• [Instructions for the task]:
Somewhere below is a line with "u_core.u_core.res_o.chosen_pid: 10" and, later, a line with "final cells by"; repeat those two lines and all the lines between them, exactly as they are.

Collected data entries:
########################################
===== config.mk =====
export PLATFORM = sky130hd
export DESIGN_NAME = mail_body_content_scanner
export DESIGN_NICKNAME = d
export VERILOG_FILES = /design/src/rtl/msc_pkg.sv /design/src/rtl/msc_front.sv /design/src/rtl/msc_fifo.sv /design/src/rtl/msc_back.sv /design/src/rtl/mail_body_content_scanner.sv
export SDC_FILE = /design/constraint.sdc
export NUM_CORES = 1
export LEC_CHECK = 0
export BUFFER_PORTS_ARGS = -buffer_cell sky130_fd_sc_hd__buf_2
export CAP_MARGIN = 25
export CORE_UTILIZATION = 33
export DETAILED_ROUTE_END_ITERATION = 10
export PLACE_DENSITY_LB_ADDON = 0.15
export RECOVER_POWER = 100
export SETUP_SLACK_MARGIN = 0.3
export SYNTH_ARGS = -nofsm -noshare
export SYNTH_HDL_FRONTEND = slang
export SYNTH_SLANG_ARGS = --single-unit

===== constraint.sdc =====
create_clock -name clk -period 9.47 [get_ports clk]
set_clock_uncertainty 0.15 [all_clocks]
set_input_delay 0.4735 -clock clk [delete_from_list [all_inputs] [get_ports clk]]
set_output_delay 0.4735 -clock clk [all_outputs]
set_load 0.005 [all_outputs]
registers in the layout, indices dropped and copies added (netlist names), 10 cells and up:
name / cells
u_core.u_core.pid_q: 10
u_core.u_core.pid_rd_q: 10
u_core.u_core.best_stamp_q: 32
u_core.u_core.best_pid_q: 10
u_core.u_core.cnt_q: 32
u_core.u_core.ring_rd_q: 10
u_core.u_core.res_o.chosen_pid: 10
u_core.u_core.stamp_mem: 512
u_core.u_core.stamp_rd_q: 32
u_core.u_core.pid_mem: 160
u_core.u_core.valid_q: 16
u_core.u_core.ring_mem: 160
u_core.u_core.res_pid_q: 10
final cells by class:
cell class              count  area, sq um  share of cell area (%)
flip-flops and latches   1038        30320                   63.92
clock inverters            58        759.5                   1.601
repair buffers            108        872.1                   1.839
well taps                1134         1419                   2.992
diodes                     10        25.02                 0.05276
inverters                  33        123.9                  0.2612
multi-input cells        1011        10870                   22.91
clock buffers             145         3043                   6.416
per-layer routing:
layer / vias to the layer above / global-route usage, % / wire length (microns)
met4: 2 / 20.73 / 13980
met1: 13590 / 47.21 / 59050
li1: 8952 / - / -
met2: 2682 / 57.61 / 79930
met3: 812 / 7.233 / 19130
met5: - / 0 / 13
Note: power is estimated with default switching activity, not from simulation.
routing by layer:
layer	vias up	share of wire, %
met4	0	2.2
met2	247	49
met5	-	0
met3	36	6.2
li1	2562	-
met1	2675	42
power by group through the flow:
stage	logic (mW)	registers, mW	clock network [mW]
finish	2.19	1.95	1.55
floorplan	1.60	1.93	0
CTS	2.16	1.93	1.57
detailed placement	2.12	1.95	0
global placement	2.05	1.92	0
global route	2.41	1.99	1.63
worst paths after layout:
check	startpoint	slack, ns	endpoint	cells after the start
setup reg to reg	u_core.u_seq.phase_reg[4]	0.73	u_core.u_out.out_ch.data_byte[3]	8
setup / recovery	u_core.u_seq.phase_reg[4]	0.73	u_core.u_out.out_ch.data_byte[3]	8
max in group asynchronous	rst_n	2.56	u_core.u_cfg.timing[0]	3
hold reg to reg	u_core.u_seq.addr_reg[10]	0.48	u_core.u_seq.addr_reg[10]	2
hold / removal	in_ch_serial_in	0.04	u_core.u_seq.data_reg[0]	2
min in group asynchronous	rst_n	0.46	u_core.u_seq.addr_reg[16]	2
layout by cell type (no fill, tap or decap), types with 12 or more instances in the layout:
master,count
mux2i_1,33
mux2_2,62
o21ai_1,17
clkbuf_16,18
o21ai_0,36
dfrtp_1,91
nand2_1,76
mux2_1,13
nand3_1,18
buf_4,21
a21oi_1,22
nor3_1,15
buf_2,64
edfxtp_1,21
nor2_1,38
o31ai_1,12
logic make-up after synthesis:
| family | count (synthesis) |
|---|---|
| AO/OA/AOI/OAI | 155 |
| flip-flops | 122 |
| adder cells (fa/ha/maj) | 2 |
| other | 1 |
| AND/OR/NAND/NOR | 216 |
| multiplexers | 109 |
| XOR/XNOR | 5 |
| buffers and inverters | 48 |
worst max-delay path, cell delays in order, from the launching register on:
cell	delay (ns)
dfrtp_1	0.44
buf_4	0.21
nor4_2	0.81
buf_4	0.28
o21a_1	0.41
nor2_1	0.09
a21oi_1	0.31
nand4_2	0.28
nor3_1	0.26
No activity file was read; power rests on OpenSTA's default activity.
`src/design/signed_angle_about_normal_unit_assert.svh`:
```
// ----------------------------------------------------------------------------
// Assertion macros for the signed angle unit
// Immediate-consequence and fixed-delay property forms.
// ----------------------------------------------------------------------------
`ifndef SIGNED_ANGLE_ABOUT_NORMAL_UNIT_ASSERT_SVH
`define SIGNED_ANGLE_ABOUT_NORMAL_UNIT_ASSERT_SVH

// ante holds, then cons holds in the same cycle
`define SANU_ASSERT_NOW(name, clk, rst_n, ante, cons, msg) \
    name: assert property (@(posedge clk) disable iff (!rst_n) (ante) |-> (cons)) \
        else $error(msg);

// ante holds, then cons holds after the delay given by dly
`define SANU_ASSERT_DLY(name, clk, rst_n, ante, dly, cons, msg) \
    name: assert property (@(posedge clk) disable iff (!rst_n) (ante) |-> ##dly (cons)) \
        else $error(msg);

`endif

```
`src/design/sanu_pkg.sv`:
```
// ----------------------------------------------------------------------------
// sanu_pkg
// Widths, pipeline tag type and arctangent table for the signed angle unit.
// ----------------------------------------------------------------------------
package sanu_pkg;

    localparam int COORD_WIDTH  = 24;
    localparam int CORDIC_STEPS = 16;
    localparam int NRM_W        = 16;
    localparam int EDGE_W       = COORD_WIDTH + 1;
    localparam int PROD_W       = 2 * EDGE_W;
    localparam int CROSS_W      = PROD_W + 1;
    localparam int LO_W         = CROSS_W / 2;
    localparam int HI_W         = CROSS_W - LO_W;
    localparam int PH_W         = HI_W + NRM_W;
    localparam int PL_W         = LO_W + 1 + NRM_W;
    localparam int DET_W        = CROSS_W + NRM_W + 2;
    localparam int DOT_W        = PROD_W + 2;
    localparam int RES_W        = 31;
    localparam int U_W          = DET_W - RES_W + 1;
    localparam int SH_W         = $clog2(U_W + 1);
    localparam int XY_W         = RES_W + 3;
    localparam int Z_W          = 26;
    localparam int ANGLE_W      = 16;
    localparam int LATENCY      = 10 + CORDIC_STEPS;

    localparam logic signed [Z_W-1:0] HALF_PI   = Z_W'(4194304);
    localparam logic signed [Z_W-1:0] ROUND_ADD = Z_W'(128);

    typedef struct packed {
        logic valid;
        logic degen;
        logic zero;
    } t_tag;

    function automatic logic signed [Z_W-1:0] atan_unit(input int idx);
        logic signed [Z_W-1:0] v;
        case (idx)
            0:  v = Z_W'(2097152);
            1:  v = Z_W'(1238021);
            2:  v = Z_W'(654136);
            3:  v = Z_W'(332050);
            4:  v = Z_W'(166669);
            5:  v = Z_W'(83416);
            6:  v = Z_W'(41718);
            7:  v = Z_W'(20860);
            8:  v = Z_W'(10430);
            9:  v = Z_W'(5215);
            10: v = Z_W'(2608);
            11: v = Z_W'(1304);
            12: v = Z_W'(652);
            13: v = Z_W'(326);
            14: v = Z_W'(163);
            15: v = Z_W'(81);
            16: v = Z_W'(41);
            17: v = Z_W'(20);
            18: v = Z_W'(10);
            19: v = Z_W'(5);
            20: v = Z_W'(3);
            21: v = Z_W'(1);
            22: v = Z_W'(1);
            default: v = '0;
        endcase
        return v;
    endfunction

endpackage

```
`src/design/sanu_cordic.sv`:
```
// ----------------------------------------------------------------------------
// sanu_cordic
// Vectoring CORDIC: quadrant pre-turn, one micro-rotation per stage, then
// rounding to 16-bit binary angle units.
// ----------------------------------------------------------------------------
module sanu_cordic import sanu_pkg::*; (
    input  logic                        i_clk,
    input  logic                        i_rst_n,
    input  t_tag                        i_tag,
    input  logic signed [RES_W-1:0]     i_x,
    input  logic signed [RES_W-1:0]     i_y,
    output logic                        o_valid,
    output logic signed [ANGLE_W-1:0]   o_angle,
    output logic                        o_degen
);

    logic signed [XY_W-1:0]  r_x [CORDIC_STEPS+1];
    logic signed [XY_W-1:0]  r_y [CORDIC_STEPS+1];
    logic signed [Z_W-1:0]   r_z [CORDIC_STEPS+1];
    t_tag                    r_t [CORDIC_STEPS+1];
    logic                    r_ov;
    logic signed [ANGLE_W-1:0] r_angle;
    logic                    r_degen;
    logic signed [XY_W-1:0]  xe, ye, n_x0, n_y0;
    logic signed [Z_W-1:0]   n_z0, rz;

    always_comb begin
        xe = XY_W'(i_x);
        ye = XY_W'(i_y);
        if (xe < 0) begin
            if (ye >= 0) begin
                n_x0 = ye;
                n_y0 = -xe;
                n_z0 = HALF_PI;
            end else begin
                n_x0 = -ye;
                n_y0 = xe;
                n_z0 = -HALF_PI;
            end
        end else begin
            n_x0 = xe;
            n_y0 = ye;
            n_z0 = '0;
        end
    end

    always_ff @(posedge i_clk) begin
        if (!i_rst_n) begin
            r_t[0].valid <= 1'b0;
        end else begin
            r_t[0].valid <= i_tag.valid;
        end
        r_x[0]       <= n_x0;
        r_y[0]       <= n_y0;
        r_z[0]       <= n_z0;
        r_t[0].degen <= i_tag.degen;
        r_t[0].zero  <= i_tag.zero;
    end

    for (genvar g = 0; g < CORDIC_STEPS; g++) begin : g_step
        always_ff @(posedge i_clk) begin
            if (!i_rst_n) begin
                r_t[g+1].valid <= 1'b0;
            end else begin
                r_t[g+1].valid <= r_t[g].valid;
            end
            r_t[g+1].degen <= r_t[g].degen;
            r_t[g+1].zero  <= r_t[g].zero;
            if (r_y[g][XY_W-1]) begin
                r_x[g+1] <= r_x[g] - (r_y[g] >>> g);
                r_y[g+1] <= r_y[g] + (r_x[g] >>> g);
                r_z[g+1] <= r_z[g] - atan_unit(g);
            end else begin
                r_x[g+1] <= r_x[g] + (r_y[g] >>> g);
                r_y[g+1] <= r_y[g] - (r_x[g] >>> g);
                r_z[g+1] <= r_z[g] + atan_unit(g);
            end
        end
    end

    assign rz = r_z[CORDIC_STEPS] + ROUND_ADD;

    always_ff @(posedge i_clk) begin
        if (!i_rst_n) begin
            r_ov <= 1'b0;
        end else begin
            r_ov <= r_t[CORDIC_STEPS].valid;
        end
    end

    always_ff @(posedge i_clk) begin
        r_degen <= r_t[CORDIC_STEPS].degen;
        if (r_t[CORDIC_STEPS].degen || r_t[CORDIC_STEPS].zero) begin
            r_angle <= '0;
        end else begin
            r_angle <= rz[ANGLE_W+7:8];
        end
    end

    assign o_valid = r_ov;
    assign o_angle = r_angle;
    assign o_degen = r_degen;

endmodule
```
########################################
• [Solved problem]:
u_core.u_core.res_o.chosen_pid: 10
u_core.u_core.stamp_mem: 512
u_core.u_core.stamp_rd_q: 32
u_core.u_core.pid_mem: 160
u_core.u_core.valid_q: 16
u_core.u_core.ring_mem: 160
u_core.u_core.res_pid_q: 10
final cells by class:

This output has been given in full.